Governo deverá indenizar família de jovem morto por policiais

Além da indenização por danos morais, o DF terá também que pagar pensão ao filho e à companheira da vítima

A Justiça decidiu que o Governo do Distrito Federal terá que pagar indenização a familiares de Eduardo de Oliveira dos Santos, que teria sido morto por cinco policiais militares, em junho de 2007, na Estrada Boqueirão, no Paranoá. A decisão estipula pagamento de pensão ao filho e à companheira da vítima, além de danos morais.

Após quase três anos de investigação, a Corvida e a Divisão de Homicídios indiciaram cinco policiais militares como os supostos autores do crime. De acordo com os familiares da vítima, os policiais estavam no exercício das suas funções, o que é suficiente para responsabilizar o Estado. 
 
Ao se defender, o Distrito Federal alegou que não estão presentes os elementos necessários à configuração da responsabilidade civil, uma vez que não há provas de que os policiais agiram no exercício das suas funções nem comprovação de dano material. O governo ainda pediu que o processo fosse suspenso até o julgamento definitivo da ação penal que tramita no Tribunal do Júri do Paranoá.

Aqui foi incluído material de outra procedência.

<file path="src/rtl/alu_issue_ctrl.sv">
// alu_issue_ctrl: issue/control front end for the combinational ALU.
// Decodes CR16-style words, reads operands, retires results and flags.
module alu_issue_ctrl #(
   parameter int NREGS = 16,
   parameter int DW    = 16
) (
   input  logic          clk,
   input  logic          rst_n,
   input  logic          instr_valid,
   output logic          instr_ready,
   input  logic [15:0]   instr,
   output logic [DW-1:0] alu_a,
   output logic [DW-1:0] alu_b,
   output logic [3:0]    alu_opcode,
   output logic [3:0]    alu_opext,
   input  logic [DW-1:0] alu_s,
   input  logic [4:0]    alu_flags,
   output logic [4:0]    psr,
   output logic          done,
   output logic          illegal,
   input  logic [3:0]    dbg_addr,
   output logic [DW-1:0] dbg_data
);

   typedef enum logic [1:0] {
      IDLE,
      READ,
      EXEC,
      WB
   } state_t;

   state_t state_q, state_d;

   logic [15:0]   ir;
   logic          ready_q;
   logic [DW-1:0] rf [NREGS];
   logic [DW-1:0] res_q;
   logic [4:0]    flg_q;

   logic [3:0] op, ext, rd, rs;
   logic       legal, nop, is_imm, sext;
   logic       mov, src_a, cmp;
   logic       wb_en, psr_en;
   logic [DW-1:0] imm, rd_val, rs_val;
   logic [DW-1:0] opa, opb;

   assign op  = ir[15:12];
   assign rd  = ir[11:8];
   assign ext = ir[7:4];
   assign rs  = ir[3:0];

   assign instr_ready = ready_q;
   assign dbg_data    = rf[dbg_addr];

   // Classify the latched word: legality, operand routing, compare forms.
   always_comb begin
      legal  = 1'b0;
      nop    = 1'b0;
      is_imm = 1'b0;
      sext   = 1'b0;
      mov    = 1'b0;
      src_a  = 1'b0;
      cmp    = 1'b0;
      unique case (1'b1)
         (op == 4'h0) && (ext == 4'h0): begin
            legal = 1'b1;
            nop   = 1'b1;
         end
         (op == 4'h0) && (ext != 4'h0): begin
            legal = ext inside {4'h1, 4'h2, 4'h3,
                                4'h5, 4'h6, 4'h7,
                                4'h9, 4'hB, 4'hD,
                                4'hE};
            mov   = (ext == 4'hD);
            src_a = (ext == 4'hE);
            cmp   = (ext == 4'hB);
         end
         op == 4'hA: begin
            legal = (ext >= 4'h1) && (ext <= 4'h6);
            src_a = ext inside {4'h1, 4'h3, 4'h4};
            cmp   = (ext == 4'h2);
         end
         op inside {4'h5, 4'h7, 4'h9, 4'hB}: begin
            legal  = 1'b1;
            is_imm = 1'b1;
            sext   = 1'b1;
            cmp    = (op == 4'hB);
         end
         op inside {4'h6, 4'h8, 4'hE}: begin
            legal  = 1'b1;
            is_imm = 1'b1;
         end
         op == 4'hD: begin
            legal  = 1'b1;
            is_imm = 1'b1;
            mov    = 1'b1;
         end
         default: begin
            legal = 1'b0;
         end
      endcase
   end

   assign wb_en  = legal && !nop && !cmp;
   assign psr_en = legal && !nop;

   assign imm = sext ? {{(DW-8){ir[7]}}, ir[7:0]}
                     : {{(DW-8){1'b0}}, ir[7:0]};

   assign rd_val = rf[rd];
   assign rs_val = rf[rs];

   // Operand muxes: moves pass through A, NOT/shift-reg take Rsrc on A.
   always_comb begin
      opa = rd_val;
      opb = is_imm ? imm : rs_val;
      if (mov) begin
         opa = is_imm ? imm : rs_val;
         opb = '0;
      end else if (src_a) begin
         opa = rs_val;
      end
   end

   // Next-state sequencing through the fixed four-cycle issue.
   always_comb begin
      state_d = state_q;
      unique case (state_q)
         IDLE: if (instr_valid && instr_ready) state_d = READ;
         READ: state_d = EXEC;
         EXEC: state_d = WB;
         WB:   state_d = IDLE;
         default: state_d = IDLE;
      endcase
   end

   // State, ready flag and instruction latch.
   always_ff @(posedge clk or negedge rst_n) begin
      if (!rst_n) begin
         state_q <= IDLE;
         ready_q <= 1'b0;
         ir      <= '0;
      end else begin
         state_q <= state_d;
         ready_q <= (state_d == IDLE);
         if (state_q == IDLE && instr_valid && ready_q)
            ir <= instr;
      end
   end

   // Operand and opcode registers that drive the ALU.
   always_ff @(posedge clk or negedge rst_n) begin
      if (!rst_n) begin
         alu_a      <= '0;
         alu_b      <= '0;
         alu_opcode <= '0;
         alu_opext  <= '0;
      end else if (state_q == READ) begin
         alu_a      <= opa;
         alu_b      <= opb;
         alu_opcode <= op;
         alu_opext  <= ext;
      end
   end

   // Capture the settled ALU result and flags.
   always_ff @(posedge clk or negedge rst_n) begin
      if (!rst_n) begin
         res_q <= '0;
         flg_q <= '0;
      end else if (state_q == EXEC) begin
         res_q <= alu_s;
         flg_q <= alu_flags;
      end
   end

   // Retire: register write-back, flag update and status pulses.
   always_ff @(posedge clk or negedge rst_n) begin
      if (!rst_n) begin
         for (int i = 0; i < NREGS; i++)
            rf[i] <= '0;
         psr     <= '0;
         done    <= 1'b0;
         illegal <= 1'b0;
      end else begin
         done    <= (state_q == WB);
         illegal <= (state_q == WB) && !legal;
         if (state_q == WB) begin
            if (wb_en)
               rf[rd] <= res_q;
            if (psr_en)
               psr <= flg_q;
         end
      end
   end

endmodule
</file>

Na decisão, o juiz destacou que, com base nos documentos juntados ao processo, está evidenciado o nexo de causalidade, uma vez que “na relação de causa e efeito entre a conduta dos agentes que, ao realizarem a ação policial, causaram lesões na vítima, levando-a à morte”.

O magistrado também frisou que, por conta da atitude dos policiais, os familiares foram privados da convivência com o ente falecido. “Não há dúvida, portanto, que a morte de um parente, por agentes do Estado, com requinte de crueldade, causa abalo moral no círculo familiar mais próximo, em razão da violação de atributos da dignidade humana dos seus membros”, pontuou.

A condenação estipula que o Distrito Federal pague ao pai, ao filho e à companheira a quantia de R$ 210 mil, sendo R$ 70 mil para cada, a título de indenização por danos morais. Além disso, o filho e a companheira terão direito a pensão mensal em valor equivalente a 2/3 (dois terços) do salário mínimo, sendo que o filho até o dia em que completar 25 anos e a companheira até a data em que a vítima completaria 65 anos de idade. Cabe recurso da sentença.

Os policiais ainda esperam pelo fim da ação penal que tramita no Tribunal do Júri do Paranoá, em que são acusados de homicídio qualificado do jovem.